Effect of chemical permeation enhancers on nerve blockade

Abstract

Chemical permeation enhancers (CPEs) have the potential to improve access of local anesthetics to the nerve, thereby improving nerve block performance. We assessed the effects of six CPEs on nerve blockade from tetrodotoxin (TTX) and from bupivacaine. Each of the six surfactants, representing three CPE subgroups (anionic, cationic, and nonionic surfactants) was coinjected with TTX or bupivacaine at the sciatic nerve of Sprague-Dawley rats. Myotoxicity of CPEs, alone and with TTX, was assessed in vitro in C2C12 myotubes and in vivo via histological analysis. All enhancers produced marked concentration-dependent improvements in the frequency and duration of block with TTX but not bupivacaine. An in vitro toxicity assay showed a wide range of CPE myotoxicity, but in vivo histological assessment showed no signs of muscle or nerve damage at concentrations of CPEs that produced a half-maximal increase in the duration of block of TTX (except in the case of the cationic surfactant DDAB). This study demonstrates that CPEs can provide marked prolongation of nerve blockade from TTX but not bupivacaine, without apparent local tissue toxicity.

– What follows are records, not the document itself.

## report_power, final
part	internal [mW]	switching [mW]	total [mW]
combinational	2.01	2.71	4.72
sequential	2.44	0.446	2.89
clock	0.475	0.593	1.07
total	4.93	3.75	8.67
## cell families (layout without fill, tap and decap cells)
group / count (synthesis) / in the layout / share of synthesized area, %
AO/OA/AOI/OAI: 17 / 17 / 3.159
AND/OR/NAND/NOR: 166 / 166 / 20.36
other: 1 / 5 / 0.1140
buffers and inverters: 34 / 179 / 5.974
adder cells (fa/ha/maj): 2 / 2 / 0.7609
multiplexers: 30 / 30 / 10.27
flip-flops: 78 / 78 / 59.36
<file path="config.mk">
export PLATFORM = sky130hd
export DESIGN_NAME = seq_frame_tx
export DESIGN_NICKNAME = d
export VERILOG_FILES = /design/src/rtl/seq_frame_tx.sv
export SDC_FILE = /design/constraint.sdc
export NUM_CORES = 1
export LEC_CHECK = 0
export ABC_AREA = 1
export CORE_MARGIN = 4
export CORE_UTILIZATION = 53
export DETAILED_ROUTE_END_ITERATION = 8
export PLACE_DENSITY = 0.78
export SLEW_MARGIN = 10
export SYNTH_ARGS = -nofsm -noshare
export SYNTH_HDL_FRONTEND = slang
export SYNTH_SLANG_ARGS = --single-unit
</file>
<file path="constraint.sdc">
create_clock -name clk -period 1.75 [get_ports clk]
set_input_delay 0.175 -clock clk [delete_from_list [all_inputs] [get_ports clk]]
set_output_delay 0.175 -clock clk [all_outputs]
set_load 0.01 [all_outputs]
</file>
<file path="src/rtl/seq_frame_tx.sv">
// seq_frame_tx: serial frame transmitter (preamble, MSB-first payload, optional parity, idle gap).
// Define SEQ_FRAME_TX_PARITY_EN to append an even-parity bit after the payload.
module seq_frame_tx #(
    parameter int         WIDTH    = 8,
    parameter logic [3:0] PREAMBLE = 4'b1010,
    parameter int         GAP_LEN  = 2
) (
    input  logic             clk,
    input  logic             rst,
    input  logic [WIDTH-1:0] data_in,
    input  logic             valid_in,
    output logic             ready_out,
    output logic             dout,
    output logic             dout_valid,
    output logic             busy,
    output logic             done
);
    localparam int CW = ($clog2(WIDTH) + 1 > 4) ? $clog2(WIDTH) + 1 : 4;

    typedef enum logic [2:0] {
        IDLE = 3'd0,
        PRE  = 3'd1,
        DATA = 3'd2,
        PAR  = 3'd3,
        GAP  = 3'd4
    } state_t;

    state_t           state_q, state_d;
    logic [CW-1:0]    cnt_q, cnt_d;
    logic [WIDTH-1:0] sh_q, sh_d;
    logic             dout_q, dout_d;
    logic             dv_q, dv_d;
    logic             done_q, done_d;
    logic [3:0]       pre_sh;
`ifdef SEQ_FRAME_TX_PARITY_EN
    logic             par_q, par_d;
`endif

    // cnt_q counts bits already emitted in the current state; each branch emits the next one
    always_comb begin
        state_d = state_q;
        cnt_d   = cnt_q;
        sh_d    = sh_q;
        dout_d  = 1'b0;
        dv_d    = 1'b0;
        done_d  = 1'b0;
        pre_sh  = PREAMBLE << cnt_q;
`ifdef SEQ_FRAME_TX_PARITY_EN
        par_d   = par_q;
`endif
        case (state_q)
            IDLE: begin
                if (valid_in) begin
                    state_d = PRE;
                    cnt_d   = CW'(1);
                    sh_d    = data_in;
`ifdef SEQ_FRAME_TX_PARITY_EN
                    par_d   = ^data_in;
`endif
                    dout_d  = PREAMBLE[3];
                    dv_d    = 1'b1;
                end
            end
            PRE: begin
                dv_d = 1'b1;
                if (cnt_q == CW'(4)) begin
                    state_d = DATA;
                    cnt_d   = CW'(1);
                    dout_d  = sh_q[WIDTH-1];
                    sh_d    = sh_q << 1;
                end else begin
                    cnt_d  = cnt_q + CW'(1);
                    dout_d = pre_sh[3];
                end
            end
            DATA: begin
                if (cnt_q == CW'(WIDTH)) begin
                    cnt_d = CW'(1);
`ifdef SEQ_FRAME_TX_PARITY_EN
                    state_d = PAR;
                    dout_d  = par_q;
                    dv_d    = 1'b1;
`else
                    state_d = GAP;
`endif
                end else begin
                    cnt_d  = cnt_q + CW'(1);
                    dout_d = sh_q[WIDTH-1];
                    sh_d   = sh_q << 1;
                    dv_d   = 1'b1;
                end
            end
`ifdef SEQ_FRAME_TX_PARITY_EN
            PAR: begin
                state_d = GAP;
                cnt_d   = CW'(1);
            end
`endif
            GAP: begin
                if (cnt_q == CW'(GAP_LEN)) begin
                    state_d = IDLE;
                    cnt_d   = '0;
                    done_d  = 1'b1;
                end else begin
                    cnt_d = cnt_q + CW'(1);
                end
            end
            default: begin
                state_d = IDLE;
                cnt_d   = '0;
            end
        endcase
    end

    always_ff @(posedge clk or posedge rst) begin
        if (rst) begin
            state_q <= IDLE;
            cnt_q   <= '0;
            sh_q    <= '0;
            dout_q  <= 1'b0;
            dv_q    <= 1'b0;
            done_q  <= 1'b0;
`ifdef SEQ_FRAME_TX_PARITY_EN
            par_q   <= 1'b0;
`endif
        end else begin
            state_q <= state_d;
            cnt_q   <= cnt_d;
            sh_q    <= sh_d;
            dout_q  <= dout_d;
            dv_q    <= dv_d;
            done_q  <= done_d;
`ifdef SEQ_FRAME_TX_PARITY_EN
            par_q   <= par_d;
`endif
        end
    end

    assign ready_out  = (state_q == IDLE);
    assign busy       = (state_q != IDLE);
    assign dout       = dout_q;
    assign dout_valid = dv_q;
    assign done       = done_q;
endmodule

</file>
==> key figures <==
Global route
  • GR Overflow Total: 0
  • Overall Global Routing Usage: 0.184
  • Largest net degree at the start of global routing: 19
  • Vias in the first global route: 924
  • First-pass GRT wire length: 3.93 mm
  • Initial antenna violation count: 0

Synthesis
  • Register area share after synthesis: 0.395
  • Syn Inst Count: 141
  • Mapped Area: 1140 µm²
  • Synthesized Nets: 155
  • Synth area leader: dfrtp_1
  • Total number of yosys warnings: 0
  • Mean area per synthesized cell: 8.08 µm²
  • Share of the synthesized area in the top cell type: 0.395
  • Synth top area cells: dfrtp_1 40%, nand2_1 20%, nand3_1 7.9%
  • FF+latch count, synth: 18
  • Library cells used by synthesis: 25

Floorplan
  • Die height: 54.4 µm
  • Full die area: 2960 µm²
  • Core Area: 2000 µm²
  • Die X: 54.4 µm
  • Initial Util: 0.569
  • Top-Level Pins: 16
  • Std-Cell Rows: 16

Critical path
  • Critical Path RT: 1.57 ns
  • Source of the critical timing path: state_q[1]$_DFFE_PP0P_
  • Crit end category: output pin
  • RR Endpoint: sh_q[4]$_DFFE_PP0P_
  • Reg-to-reg slack, setup: 0.14 ns
  • Crit Path Max Fanout: 3
  • R2r worst-path depth: 9
  • Crit path kind: reg -> out
  • Reg2reg start: cnt_q[0]$_DFFE_PP0P_
  • Worst path arrival time: 1.44 ns
  • Startpoint types: flip-flop
  • End of the critical path: busy

Pwr
  • Power per Cell Area: 1700 nW/µm²
  • Peak VDD IR: 0.000841 V
  • Leakage power: 0.000706 µW

Clocking
  • CTS Hold Buffers Added: 0
  • CTS tree: yes
  • Clock buffer depth: 2
  • # H-tree levels: 1
  • Root buf cell: clkbuf_4
  • Worst-path clk slew: 0.10 ns
  • Clock sinks: 18
  • Skew-Pair Late Insertion Delay: 0.30 ns
  • CTS Buf Count: 3

Run
  • Max-cap violations: 0

Final layout
  • # diodes: 0
  • Layout cell share with drive strength beyond 1: 0.190
  • Area Overhead vs Synth: 21.8%
  • Fill cells: 160
  • Post-layout util: 0.694
  • Cell area after layout: 1390 µm²
  • Nets: 178

Timing
  • Fin crit share: 0.923
  • Final Hold Vio Count: 0
  • Fmax: 619 MHz
  • Setup TNS: 0 ns
  • Max-slew violation count: 0
  • Clock Skew: 0.00368 ns
  • Final worst slack: 0.135 ns
  • Worst slew margin: 0.796
  • Min Tclk post-route: 1.62 ns
  • Unrepaired setup endpoints after global routing: no
  • Worst-Margin Slew: 0.307 ns
  • Fin Hold WS: 0.184 ns
  • Setup-failing EPs final: 0

Placed design
  • Routability congestion estimate: 0.883
  • Dpl ws: 0.116 ns
  • DP Area: 1320 µm²
  • Count of input and output buffers: 15
  • Hpwl dp: 1.73 mm

Detailed routing
  • 1st-iter DRT viols: 26
  • Via Count: 936
  • Detailed-router iteration count before antenna repair: 4
  • Detail Route Antenna Nets: 0
  • # DRC: 0
  • WL/cell: 12.1 µm
  • Detailed-route wire length: 2.29 mm
  • Post-DR vias/cell: 4.93

Min path
  • Worst Hold Class: in -> async

Run status
  • Status: finished, final reports clean
layer usage:
metal	part of all wire	track usage
met1	0.49	0.237
met2	0.45	0.309
met3	0.038	0.0300
met5	0	0
met4	0.013	0.0664
placed cells by master (no fill, tap or decap), drive strengths merged:
cell type and count:
clkbuf 4, o21ai 5, inv 10, a21oi 2, xor2 2, nor2 11
nand4 1, buf 5, clkdlybuf4s50 14, nand2 65, nand3 20, clkinv 1
dlygate4sd2 1, ha 3, nor3 1, dfrtp 18
sequential cells by signal, indices dropped and copies added, names as in the netlist:
register and flops:
dout 1, cnt_q 4, sh_q 8, state_q 3
done 1, dout_valid 1
layout make-up:
class	instances	area [µm²]	share of cell area
clock buffers	4	36.3	0.0261
inverters	11	43.8	0.0315
multi-input cells	110	636	0.458
flip-flops and latches	18	453	0.326
well taps	27	33.8	0.0243
repair buffers	20	186	0.134
logic make-up after synthesis:
| logic type | count (synthesis) | share of synthesized area |
|---|---|---|
| adders and majority gates | 3 | 0.0329 |
| DFF | 18 | 0.395 |
| and+or+nand+nor | 98 | 0.470 |
| buffers and inverters | 13 | 0.0494 |
| AOI/OAI and AO/OA | 7 | 0.0373 |
| xor gates and xnor gates | 2 | 0.0154 |
how the worst min path moves through the flow:
stage	slack, ns	to	start
2_1_floorplan	0.11	cnt_q[0]$_DFFE_PP0P_	rst
3_3_place_gp	0.47	sh_q[6]$_DFFE_PP0P_	sh_q[6]$_DFFE_PP0P_
3_5_place_dp	0.47	sh_q[3]$_DFFE_PP0P_	sh_q[3]$_DFFE_PP0P_
4_1_cts	0.18	state_q[0]$_DFFE_PP0P_	rst
5_1_grt	0.21	state_q[0]$_DFFE_PP0P_	rst
6_report	0.18	state_q[0]$_DFFE_PP0P_	rst
report_power, final:
| group | switching (µW) | internal, µW | total (µW) |
|---|---|---|---|
| combinational | 854 | 535 | 1390 |
| sequential | 129 | 585 | 714 |
| clock | 133 | 127 | 260 |
stage by stage:
step,total power [µW],std cells
after floorplan,1720,141
after global placement,2030,182
after detailed placement,2060,182
after CTS,2370,190
after global routing,2580,190
final,2360,190
synthesized netlist by cell type:
cell type	number
inv_2	2
buf_4	1
nor2_2	1
inv_4	1
o21ai_1	1
o21ai_0	3
nor3_1	1
nor2_1	3
nand3_2	2
a21oi_1	1
clkinv_1	1
o21ai_2	1
inv_1	7
nor2_8	4
buf_2	1
ha_1	3
nand4_1	1
nor2_4	3
dfrtp_1	18
xor2_1	2
nand2_4	3
nand2_8	1
a21oi_2	1
nand2_1	61
nand3_1	18
worst max-delay path, cell delays in order (launching register included):
cell	delay, ns
dfrtp_2	0.44
nor2_4	0.14
nand2_4	0.08
clkdlybuf4s50_1	0.48
timing repair:
item,4_1_cts,5_1_grt
setup endpoints to repair,2,3
gates resized for setup,3,1
buffers inserted,4,0
pin swaps,1,0
No activity file was read; power rests on OpenSTA's default activity.
**config.mk**
```make
export PLATFORM = sky130hd
export DESIGN_NAME = ika87ad_mcseq
export DESIGN_NICKNAME = d
export VERILOG_FILES = /design/src/rtl/ika87ad_mc_pkg.sv /design/src/rtl/ika87ad_mcseq_tcnt.sv /design/src/rtl/ika87ad_mcseq.sv
export SDC_FILE = /design/constraint.sdc
export NUM_CORES = 1
export LEC_CHECK = 0
export ABC_CLOCK_PERIOD_IN_PS = 2400
export CAP_MARGIN = 20
export CORE_MARGIN = 2
export CORE_UTILIZATION = 43
export DETAILED_ROUTE_END_ITERATION = 12
export HOLD_SLACK_MARGIN = 0.12
export PLACE_DENSITY = 0.79
export SYNTH_ARGS = -nofsm -noshare
export SYNTH_HDL_FRONTEND = slang
export SYNTH_SLANG_ARGS = --single-unit
```
**constraint.sdc**
```tcl
create_clock -name i_CLK -period 2.4 [get_ports i_CLK]
set_clock_uncertainty 0.05 [all_clocks]
set_input_delay 0.48 -clock i_CLK [delete_from_list [all_inputs] [get_ports i_CLK]]
set_output_delay 0.48 -clock i_CLK [all_outputs]
set_load 0.01 [all_outputs]
```
**src/rtl/ika87ad_mc_pkg.sv**
```systemverilog
// ika87ad_mc_pkg: shared microcode definitions for the IKA87AD sequencer.
package ika87ad_mc_pkg;

    localparam logic [1:0] RD3      = 2'd0;
    localparam logic [1:0] RD4      = 2'd1;
    localparam logic [1:0] WR3      = 2'd2;
    localparam logic [1:0] BUS_RSVD = 2'd3;

    localparam logic [1:0] MCTYPE0 = 2'd0;
    localparam logic [1:0] MCTYPE1 = 2'd1;
    localparam logic [1:0] MCTYPE2 = 2'd2;
    localparam logic [1:0] MCTYPE3 = 2'd3;

    localparam int MC_TYPE_HI  = 17;
    localparam int MC_TYPE_LO  = 16;
    localparam int MC_NOP_HI   = 13;
    localparam int MC_NOP_LO   = 9;
    localparam int MC_IDLE_BIT = 9;
    localparam int MC_BUS_HI   = 1;
    localparam int MC_BUS_LO   = 0;

    typedef enum logic [2:0] {
        IDLE,
        FETCH,
        EXEC,
        NOPW,
        BUS
    } mcseq_state_e;

    // The reserved bus code runs as a plain 3-state read.
    function automatic logic [1:0] bus_decode(input logic [1:0] code);
        return (code == BUS_RSVD) ? RD3 : code;
    endfunction

    function automatic logic [1:0] bus_limit(input logic [1:0] code);
        return (code == RD4) ? 2'd3 : 2'd2;
    endfunction

endpackage

```
**src/rtl/ika87ad_mcseq_tcnt.sv**
```systemverilog
// ika87ad_mcseq_tcnt: T-state counter; restarts at T1 on i_START, flags the limit state.
module ika87ad_mcseq_tcnt (
    input  logic       i_CLK,
    input  logic       i_RST,
    input  logic       i_CEN,
    input  logic       i_START,
    input  logic [1:0] i_LIMIT,
    output logic [1:0] o_TSTATE,
    output logic       o_LAST
);

    logic [1:0] tstate_q, tstate_d;

    assign tstate_d = i_START ? 2'd0 : tstate_q + 2'd1;
    assign o_TSTATE = tstate_q;
    assign o_LAST   = (tstate_q == i_LIMIT);

    always_ff @(posedge i_CLK or posedge i_RST) begin
        if (i_RST)
            tstate_q <= 2'd0;
        else if (i_CEN)
            tstate_q <= tstate_d;
    end

endmodule

```
**src/rtl/ika87ad_mcseq.sv**
```systemverilog
// ika87ad_mcseq: microcode sequencer; steps the ROM address, latches microwords
// and runs the bus cycle each microword requests, ending the instruction on RD4.
module ika87ad_mcseq
    import ika87ad_mc_pkg::*;
(
    input  logic        i_CLK,
    input  logic        i_RST,
    input  logic        i_CEN,
    input  logic        i_START,
    input  logic [7:0]  i_START_ADDR,
    output logic        o_READY,
    output logic        o_MCROM_READ_TICK,
    output logic [7:0]  o_MCROM_ADDR,
    input  logic [17:0] i_MCROM_DATA,
    output logic [17:0] o_MC,
    output logic        o_MC_EXEC,
    output logic [1:0]  o_BUS_CODE,
    output logic        o_BUS_START,
    output logic [1:0]  o_TSTATE,
    output logic        o_INSTR_DONE
);

    mcseq_state_e state_q, state_d;
    logic [7:0]  addr_q, addr_d;
    logic [17:0] mc_q, mc_d;
    logic [1:0]  bus_code_q, bus_code_d;
    logic [1:0]  tstate;
    logic        tc_last, tc_start, bus_end, is_rd4, extra_idle;

    assign is_rd4     = (bus_code_q == RD4);
    assign bus_end    = (state_q == BUS) && tc_last;
    assign tc_start   = (state_q != BUS) || tc_last;
    assign extra_idle = (i_MCROM_DATA[MC_TYPE_HI:MC_TYPE_LO] == MCTYPE3) && i_MCROM_DATA[MC_IDLE_BIT];

    ika87ad_mcseq_tcnt u_tcnt (
        .i_CLK    (i_CLK),
        .i_RST    (i_RST),
        .i_CEN    (i_CEN),
        .i_START  (tc_start),
        .i_LIMIT  (bus_limit(bus_code_q)),
        .o_TSTATE (tstate),
        .o_LAST   (tc_last)
    );

    always_comb begin
        state_d    = state_q;
        addr_d     = addr_q;
        mc_d       = mc_q;
        bus_code_d = bus_code_q;
        case (state_q)
            IDLE: begin
                if (i_START) begin
                    state_d = FETCH;
                    addr_d  = i_START_ADDR;
                end
            end
            FETCH: state_d = EXEC;
            EXEC: begin
                mc_d       = i_MCROM_DATA;
                bus_code_d = bus_decode(i_MCROM_DATA[MC_BUS_HI:MC_BUS_LO]);
                state_d    = extra_idle ? NOPW : BUS;
            end
            NOPW: state_d = BUS;
            BUS: begin
                // RD4 ends the instruction; a held START chains the next one with no bubble.
                if (tc_last && !is_rd4) begin
                    state_d = FETCH;
                    addr_d  = addr_q + 8'd1;
                end else if (tc_last && i_START) begin
                    state_d = FETCH;
                    addr_d  = i_START_ADDR;
                end else if (tc_last) begin
                    state_d = IDLE;
                end
            end
            default: state_d = IDLE;
        endcase
    end

    always_ff @(posedge i_CLK or posedge i_RST) begin
        if (i_RST) begin
            state_q    <= IDLE;
            addr_q     <= 8'd0;
            mc_q       <= 18'd0;
            bus_code_q <= RD4;
        end else if (i_CEN) begin
            state_q    <= state_d;
            addr_q     <= addr_d;
            mc_q       <= mc_d;
            bus_code_q <= bus_code_d;
        end
    end

    assign o_MCROM_ADDR      = addr_q;
    assign o_MC              = mc_q;
    assign o_BUS_CODE        = bus_code_q;
    assign o_TSTATE          = tstate;
    assign o_MCROM_READ_TICK = i_CEN && (state_q == FETCH);
    assign o_MC_EXEC         = i_CEN && (state_q == EXEC);
    assign o_BUS_START       = i_CEN && (state_q == BUS) && (tstate == 2'd0);
    assign o_INSTR_DONE      = i_CEN && bus_end && is_rd4;
    assign o_READY           = (state_q == IDLE) || o_INSTR_DONE;

endmodule

```
[config.mk]
export PLATFORM = sky130hd
export DESIGN_NAME = cu_sequencer
export DESIGN_NICKNAME = d
export VERILOG_FILES = /design/src/rtl/cu_seq_pkg.sv /design/src/rtl/cu_instr_decoder.sv /design/src/rtl/cu_sequencer.sv
export SDC_FILE = /design/constraint.sdc
export NUM_CORES = 1
export LEC_CHECK = 0
export BUFFER_PORTS_ARGS = -buffer_cell sky130_fd_sc_hd__buf_2
export CAP_MARGIN = 20
export CELL_PAD_IN_SITES_DETAIL_PLACEMENT = 1
export CELL_PAD_IN_SITES_GLOBAL_PLACEMENT = 1
export CORE_ASPECT_RATIO = 0.9
export CORE_UTILIZATION = 36
export CTS_CLUSTER_DIAMETER = 40
export DETAILED_ROUTE_END_ITERATION = 10
export GPL_TIMING_DRIVEN = 0
export PLACE_DENSITY_LB_ADDON = 0.1
export SLEW_MARGIN = 20
export SYNTH_ARGS = -nofsm -noshare
export SYNTH_HDL_FRONTEND = slang
export SYNTH_HIERARCHICAL = 1
export SYNTH_SLANG_ARGS = --single-unit
export TNS_END_PERCENT = 30
[constraint.sdc]
create_clock -name clk -period 2.1 [get_ports clk]
set_input_delay 0.105 -clock clk [delete_from_list [all_inputs] [get_ports clk]]
set_output_delay 0.105 -clock clk [all_outputs]
set_load 0.01 [all_outputs]
[src/rtl/cu_seq_pkg.sv]
// Shared types and encodings for the cu_sequencer fetch/decode/execute controller.
// Used by cu_instr_decoder and cu_sequencer.
package cu_seq_pkg;

    typedef enum logic [2:0] {
        ST_RST   = 3'd0,
        ST_FETCH = 3'd1,
        ST_WAIT  = 3'd2,
        ST_EXEC  = 3'd3,
        ST_IDLE  = 3'd4,
        ST_HALT  = 3'd5
    } cu_state_e;

    typedef enum logic [2:0] {
        OPC_LDI,
        OPC_MOV,
        OPC_ALU,
        OPC_JMP,
        OPC_JNZ
    } opc_e;

    typedef enum logic [1:0] {
        JK_NONE,
        JK_JMP,
        JK_JNZ
    } jump_kind_e;

    // Destination codes carried in the instruction word.
    localparam logic [2:0] DST_X0   = 3'd0;
    localparam logic [2:0] DST_X1   = 3'd1;
    localparam logic [2:0] DST_Y0   = 3'd2;
    localparam logic [2:0] DST_Y1   = 3'd3;
    localparam logic [2:0] DST_OREG = 3'd4;
    localparam logic [2:0] DST_M    = 3'd5;
    localparam logic [2:0] DST_I    = 3'd6;
    localparam logic [2:0] DST_DM   = 3'd7;

    localparam logic [3:0] SRC_IMM  = 4'd8;
    localparam logic [3:0] SRC_PINS = 4'd9;

    localparam int EN_X0   = 0;
    localparam int EN_X1   = 1;
    localparam int EN_Y0   = 2;
    localparam int EN_Y1   = 3;
    localparam int EN_R    = 4;
    localparam int EN_M    = 5;
    localparam int EN_I    = 6;
    localparam int EN_DM   = 7;
    localparam int EN_OREG = 8;

    function automatic opc_e opc_class(input logic [7:0] ir);
        if (!ir[7])      return OPC_LDI;
        else if (!ir[6]) return OPC_MOV;
        else if (!ir[5]) return OPC_ALU;
        else if (!ir[4]) return OPC_JMP;
        else             return OPC_JNZ;
    endfunction

    // Destination code to write-enable bit; o_reg and dm sit above r in the enable vector.
    function automatic logic [8:0] dst_onehot(input logic [2:0] dst);
        logic [8:0] en;
        en = '0;
        case (dst)
            DST_X0:   en[EN_X0]   = 1'b1;
            DST_X1:   en[EN_X1]   = 1'b1;
            DST_Y0:   en[EN_Y0]   = 1'b1;
            DST_Y1:   en[EN_Y1]   = 1'b1;
            DST_OREG: en[EN_OREG] = 1'b1;
            DST_M:    en[EN_M]    = 1'b1;
            DST_I:    en[EN_I]    = 1'b1;
            DST_DM:   en[EN_DM]   = 1'b1;
        endcase
        return en;
    endfunction

endpackage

These results may enhance the clinical applicability of TTX for prolonged-duration local anesthesia.

Figure 1

Effect of CPE concentration on the duration of sensory block from 30 μm TTX. Durations are expressed as medians with 25^th and 75^th percentiles (n ≥ 4; see Methods). SOS = sodium octyl sulfate; SLS = sodium lauryl sulfate; OTAB = octyltrimethylammonium bromide; DDAB = dodecyltrimethylammonium bromide; T20 = polyoxyethylene (20) sorbitan monolaurate; T80 = polyoxyethylene (20) sorbitan monooleate.

Figure 2

Survival of C2C12 myotubes after a 2-hour exposure to the EC_50eff of each CPE alone and with 30 μM TTX, in vitro. Controls include cells exposed to PBS or TTX alone. Data are shown as means ± standard deviations (n = 4). SOS = sodium octyl sulfate; SLS = sodium lauryl sulfate; OTAB = octyltrimethylammonium bromide; DDAB = dodecyltrimethylammonium bromide; T20 = polyoxyethylene (20) sorbitan monolaurate; T80 = polyoxyethylene (20) sorbitan monooleate.

Figure 3

Histology of the site of injection CPEs at EC_50eff with or without TTX 4 days after injection. (A) Skeletal muscle and nerve from regions injected with T20 (shown), SOS, SLS, OTAB or T80 at their EC_50eff showed no evidence of injury to muscle or nerve. T20 at higher concentrations, of 21.4 mM (B) and 81.4 mM (C), led to increased inflammation with muscle fiber atrophy (arrows). DDAB at its EC_50eff (D) showed surface inflammation similar to that seen with the higher T20 concentrations. Injections of T20 (shown, E), T80, SOS, SLS, and OTAB with TTX showed no evidence of injury to muscle or nerve. Injection of DDAB with TTX (F) showed findings similar to those seen with DDAB in the absence of TTX. N = nerve. Magnification = 200X.

Figure 4

Maximum block duration (MBD) plotted against interpolated EC_100min values for each CPE indicate no correlation (R² = 0.08). Anionic, cationic, and nonionic surfactants are grouped by color (black, grey, and white, respectively). Block durations are expressed as medians with 25^th and 75^th percentiles (n ≥ 4; see Methods).

Figure 5

Maximum block duration (MBD) and EC_100min plotted against cell survival. The EC_50eff is the CPE concentration that caused a half-maximal increase in block duration. Cell survival data are means with standard deviations from C2C12 cells exposed to each CPE at its EC_50eff for 2 hours from Figure 2). Block durations are expressed as medians with 25^th and 75^th percentiles.